The number of posterior draws to base the checks on. Must be less than or equal to the total number of posterior draws retained in the estimated model. If NULL (the default) the total number from the estimated model is used.

probs

The percentiles to be computed by the [stats::quantile()] function for summarizing the posterior distributions of the specified fit statistics.

return_draws

Proportion of posterior draws for each specified fit statistic to be returned. This does not affect the calculation of the posterior predictive checks, but can be useful for visualizing the fit statistics. For example, if ndraws = 500, return_draws = 0.2, and model_fit = "raw_score", then the raw score chi-square will be computed 500 times (once for each draw) and 100 of those values (0.2 * 500) will be returned. If 0 (the default), only summaries of the posterior are returned (no individual samples).

model_fit

The posterior predictive model checks to compute for an evaluation of model-level fit. If NULL, no model-level checks are computed. See details.

item_fit

The posterior predictive model checks to compute for an evaluation of item-level fit. If NULL, no item-level checks are computed. Multiple checks can be provided in order to calculate more than one check simultaneously (e.g., item_fit = c("conditional_prob", "odds_ratio")). See details.

force

If all requested PPMCs have already been added to the model object using add_fit(), should they be recalculated. Default is FALSE.

Value

A list with two elements, "model_fit" and "item_fit". If either model_fit = NULL or item_fit = NULL in the function call, this will be a one-element list, with the null criteria excluded. Each list element, is itself a list with one element for each specified PPMC containing a tibble. For example if item_fit = c("conditional_prob", "odds_ratio"), the "item_fit" element will be a list of length two, where each element is a tibble containing the results of the PPMC. All tibbles follow the same general structure:

  • obs_{ppmc}: The value of the relevant statistic in the observed data.
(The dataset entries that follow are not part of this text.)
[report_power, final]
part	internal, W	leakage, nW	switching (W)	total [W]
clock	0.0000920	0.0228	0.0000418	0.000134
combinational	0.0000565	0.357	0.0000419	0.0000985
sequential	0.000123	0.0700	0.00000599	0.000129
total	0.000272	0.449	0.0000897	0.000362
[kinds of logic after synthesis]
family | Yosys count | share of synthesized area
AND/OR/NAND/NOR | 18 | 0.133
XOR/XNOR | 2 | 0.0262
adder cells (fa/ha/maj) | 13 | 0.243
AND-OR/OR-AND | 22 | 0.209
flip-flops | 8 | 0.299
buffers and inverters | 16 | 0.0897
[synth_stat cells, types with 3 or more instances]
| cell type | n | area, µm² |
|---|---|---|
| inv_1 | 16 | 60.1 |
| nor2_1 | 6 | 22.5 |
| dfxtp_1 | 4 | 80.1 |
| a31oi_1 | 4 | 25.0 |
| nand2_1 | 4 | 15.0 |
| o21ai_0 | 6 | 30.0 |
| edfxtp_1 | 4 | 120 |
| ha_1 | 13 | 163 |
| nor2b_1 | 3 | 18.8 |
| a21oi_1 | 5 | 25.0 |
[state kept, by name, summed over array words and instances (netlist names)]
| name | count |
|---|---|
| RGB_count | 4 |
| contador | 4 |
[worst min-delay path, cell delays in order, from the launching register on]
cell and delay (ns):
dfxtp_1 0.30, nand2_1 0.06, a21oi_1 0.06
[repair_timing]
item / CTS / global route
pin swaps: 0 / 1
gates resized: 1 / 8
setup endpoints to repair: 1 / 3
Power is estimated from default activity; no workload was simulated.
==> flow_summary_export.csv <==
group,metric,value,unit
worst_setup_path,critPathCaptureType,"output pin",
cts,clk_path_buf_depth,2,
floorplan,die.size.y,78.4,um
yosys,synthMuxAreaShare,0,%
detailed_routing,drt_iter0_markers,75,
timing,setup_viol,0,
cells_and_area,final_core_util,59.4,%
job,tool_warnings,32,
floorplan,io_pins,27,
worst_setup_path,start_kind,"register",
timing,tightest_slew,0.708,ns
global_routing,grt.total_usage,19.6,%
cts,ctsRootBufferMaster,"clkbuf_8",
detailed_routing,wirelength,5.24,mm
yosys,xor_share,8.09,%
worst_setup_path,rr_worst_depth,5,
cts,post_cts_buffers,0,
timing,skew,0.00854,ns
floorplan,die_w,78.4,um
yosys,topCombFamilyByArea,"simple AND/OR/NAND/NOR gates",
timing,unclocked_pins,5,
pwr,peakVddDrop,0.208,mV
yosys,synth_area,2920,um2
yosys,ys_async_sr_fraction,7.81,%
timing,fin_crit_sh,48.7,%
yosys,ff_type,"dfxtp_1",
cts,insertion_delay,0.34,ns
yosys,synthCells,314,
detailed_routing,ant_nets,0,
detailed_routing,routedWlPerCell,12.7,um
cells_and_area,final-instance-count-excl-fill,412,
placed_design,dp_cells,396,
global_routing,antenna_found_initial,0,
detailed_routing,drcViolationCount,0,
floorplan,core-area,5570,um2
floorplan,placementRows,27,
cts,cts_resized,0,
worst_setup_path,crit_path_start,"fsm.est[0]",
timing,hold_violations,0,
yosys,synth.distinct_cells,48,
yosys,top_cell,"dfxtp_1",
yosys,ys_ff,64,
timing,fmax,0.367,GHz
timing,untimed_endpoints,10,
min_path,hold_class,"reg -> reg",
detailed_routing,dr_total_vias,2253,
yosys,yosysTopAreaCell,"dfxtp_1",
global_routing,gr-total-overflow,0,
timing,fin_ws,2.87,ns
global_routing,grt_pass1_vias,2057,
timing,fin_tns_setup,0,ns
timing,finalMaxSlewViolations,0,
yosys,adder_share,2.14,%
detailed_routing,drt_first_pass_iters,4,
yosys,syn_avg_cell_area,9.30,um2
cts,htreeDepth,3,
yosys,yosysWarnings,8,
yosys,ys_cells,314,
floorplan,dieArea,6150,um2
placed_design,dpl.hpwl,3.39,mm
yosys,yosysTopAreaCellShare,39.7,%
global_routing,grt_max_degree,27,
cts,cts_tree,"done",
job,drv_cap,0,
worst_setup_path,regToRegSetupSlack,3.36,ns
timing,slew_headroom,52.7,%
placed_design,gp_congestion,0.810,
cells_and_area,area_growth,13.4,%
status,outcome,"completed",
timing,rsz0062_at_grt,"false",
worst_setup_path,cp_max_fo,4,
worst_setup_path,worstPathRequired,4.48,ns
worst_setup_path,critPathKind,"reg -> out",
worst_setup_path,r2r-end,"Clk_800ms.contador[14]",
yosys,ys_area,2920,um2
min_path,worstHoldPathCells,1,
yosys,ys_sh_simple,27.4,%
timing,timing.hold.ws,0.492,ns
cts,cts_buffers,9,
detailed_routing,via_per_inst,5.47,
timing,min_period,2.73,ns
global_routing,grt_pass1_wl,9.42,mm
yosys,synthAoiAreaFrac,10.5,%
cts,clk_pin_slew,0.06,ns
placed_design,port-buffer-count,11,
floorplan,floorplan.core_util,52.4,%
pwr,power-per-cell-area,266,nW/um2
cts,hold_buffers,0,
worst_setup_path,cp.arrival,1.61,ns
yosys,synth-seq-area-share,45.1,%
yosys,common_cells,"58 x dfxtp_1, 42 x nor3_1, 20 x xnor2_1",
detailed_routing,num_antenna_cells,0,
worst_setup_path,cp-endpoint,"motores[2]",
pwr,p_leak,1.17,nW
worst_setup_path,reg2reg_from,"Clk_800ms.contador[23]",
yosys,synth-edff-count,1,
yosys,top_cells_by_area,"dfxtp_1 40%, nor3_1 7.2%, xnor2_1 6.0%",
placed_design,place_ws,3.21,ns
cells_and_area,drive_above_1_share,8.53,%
==> design.v <==
module park(
    input clk, reset_n,
    input sensor_entrance, sensor_exit,
    input [1:0] password_1, password_2,
    output wire GREEN_LED, RED_LED,
    output reg [6:0] HEX_1, HEX_2
);
parameter IDLE = 3'b000, WAIT_PASSWORD = 3'b001, WRONG_PASS = 3'b010, RIGHT_PASS = 3'b011, STOP = 3'b100;
reg [2:0] current_state, next_state;
reg [31:0] counter_wait;
reg red_tmp, green_tmp;
always @(posedge clk or negedge reset_n) begin
    if (~reset_n)
        current_state <= IDLE;
    else
        current_state <= next_state;
end
always @(posedge clk or negedge reset_n) begin
    if (~reset_n)
        counter_wait <= 0;
    else if (current_state == WAIT_PASSWORD)
        counter_wait <= counter_wait + 1;
    else
        counter_wait <= 0;
end
always @(*) begin
    case (current_state)
        IDLE: begin
            if (sensor_entrance == 1)
                next_state = WAIT_PASSWORD;
            else
                next_state = IDLE;
        end
        WAIT_PASSWORD: begin
            if (counter_wait < 10)  
                next_state = WAIT_PASSWORD;
            else begin
                if ((password_1 == 2'b01) && (password_2 == 2'b10))
                    next_state = RIGHT_PASS;
                else
                    next_state = WRONG_PASS;
            end
        end
        WRONG_PASS: begin
            if ((password_1 == 2'b01) && (password_2 == 2'b10))
                next_state = RIGHT_PASS;
            else
                next_state = WRONG_PASS;
        end
        RIGHT_PASS: begin
            if (sensor_entrance == 1 && sensor_exit == 1)
                next_state = STOP;
            else if (sensor_exit == 1)
                next_state = IDLE;
            else
                next_state = RIGHT_PASS;
        end
        STOP: begin
            if ((password_1 == 2'b01) && (password_2 == 2'b10))
                next_state = RIGHT_PASS;
            else
                next_state = STOP;
        end
        default: next_state = IDLE; 
    endcase
end
always @(posedge clk) begin
    case (current_state)
        IDLE: begin
            green_tmp = 1'b0;
            red_tmp = 1'b0;
            HEX_1 = 7'b1111111;  
            HEX_2 = 7'b1111111;  
        end
        WAIT_PASSWORD: begin
            green_tmp = 1'b0;
            red_tmp = 1'b1;
            HEX_1 = 7'b000_0110;  
            HEX_2 = 7'b010_1011;  
        end
        WRONG_PASS: begin
            green_tmp = 1'b0;
            red_tmp = ~red_tmp;
            HEX_1 = 7'b000_0110;  
            HEX_2 = 7'b000_0110;  
        end
        RIGHT_PASS: begin
            green_tmp = ~green_tmp;
            red_tmp = 1'b0;
            HEX_1 = 7'b000_0010;  
            HEX_2 = 7'b100_0000;  
        end
        STOP: begin
            green_tmp = 1'b0;
            red_tmp = ~red_tmp;
            HEX_1 = 7'b001_0010;  
            HEX_2 = 7'b000_1100;  
        end
    endcase
end
assign RED_LED = red_tmp;
assign GREEN_LED = green_tmp;
endmodule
  • ppmc_mean: The mean of the ndraws posterior samples calculated for the given statistic.

  • Quantile columns: 1 column for each value of probs, providing the corresponding quantiles of the ndraws posterior samples calculated for the given statistic.

  • samples: A list column, where each element contains a vector of length (ndraws * return_draws), representing samples from the posterior distribution of the calculated statistic. This column is excluded if return_draws = 0.

  • ppp: The posterior predictive p-value. This is the proportion of posterior samples for calculated statistic that are greater than the observed value. Values very close to 0 or 1 indicate incompatibility between the fitted model and the observed data.

Details

Posterior predictive model checks (PPMCs) use the posterior distribution of an estimated model to compute different statistics. This creates an expected distribution of the given statistic, if our estimated parameters are correct. We then compute the statistic in our observed data and compare the observed value to the expected distribution. Observed values that fall outside of the expected distributions indicate incompatibility between the estimated model and the observed data.

We currently support PPMCs at the model and item level. At the model level, we calculate the expected raw score distribution (model_fit = "raw_score"), as described by Thompson (2019) and Park et al. (2015).

At the item level, we can calculate the conditional probability that a respondent in each class provides a correct response (item_fit = "conditional_prob") as described by Thompson (2019) and Sinharay & Almond (2007) or the overall proportion correct for an item (item_fit = "pvalue"), as described by Thompson (2019). We can also calculate the odds ratio for each pair of items (item_fit = "odds_ratio") as described by Park et al. (2015) and Sinharay et al. (2006).

References

Park, J. Y., Johnson, M. S., Lee, Y-S. (2015). Posterior predictive model checks for cognitive diagnostic models. International Journal of Quantitative Research in Education, 2(3-4), 244-264. doi:10.1504/IJQRE.2015.071738

Sinharay, S., & Almond, R. G. (2007). Assessing fit of cognitive diagnostic models. Educational and Psychological Measurement, 67(2), 239-257. doi:10.1177/0013164406292025

Sinharay, S., Johnson, M. S., & Stern, H. S. (2006). Posterior predictive assessment of item response theory models. Applied Psychological Measurement, 30(4), 298-321. doi:10.1177/0146621605285517

Thompson, W. J. (2019). Bayesian psychometrics for diagnostic assessments: A proof of concept (Research Report No. 19-01). University of Kansas; Accessible Teaching, Learning, and Assessment Systems. doi:10.35542/osf.io/jzqs8

Examples

mdm_dina <- measr_dcm(
  data = mdm_data, missing = NA, qmatrix = mdm_qmatrix,
  resp_id = "respondent", item_id = "item", type = "dina",
  method = "mcmc", seed = 63277, backend = "rstan",
  iter = 700, warmup = 500, chains = 2, refresh = 0
)
#> Warning: Bulk Effective Samples Size (ESS) is too low, indicating posterior means and medians may be unreliable.
#> Running the chains for more iterations may help. See
#> https://mc-stan.org/misc/warnings.html#bulk-ess
#> Warning: Tail Effective Samples Size (ESS) is too low, indicating posterior variances and tail quantiles may be unreliable.
#> Running the chains for more iterations may help. See
#> https://mc-stan.org/misc/warnings.html#tail-ess

fit_ppmc(mdm_dina, model_fit = "raw_score", item_fit = NULL)
#> $model_fit
#> $model_fit$raw_score
#> # A tibble: 1 × 5
#>   obs_chisq ppmc_mean `2.5%` `97.5%`   ppp
#>       <dbl>     <dbl>  <dbl>   <dbl> <dbl>
#> 1      5.45      6.32  0.656    19.3 0.465
#> 
#>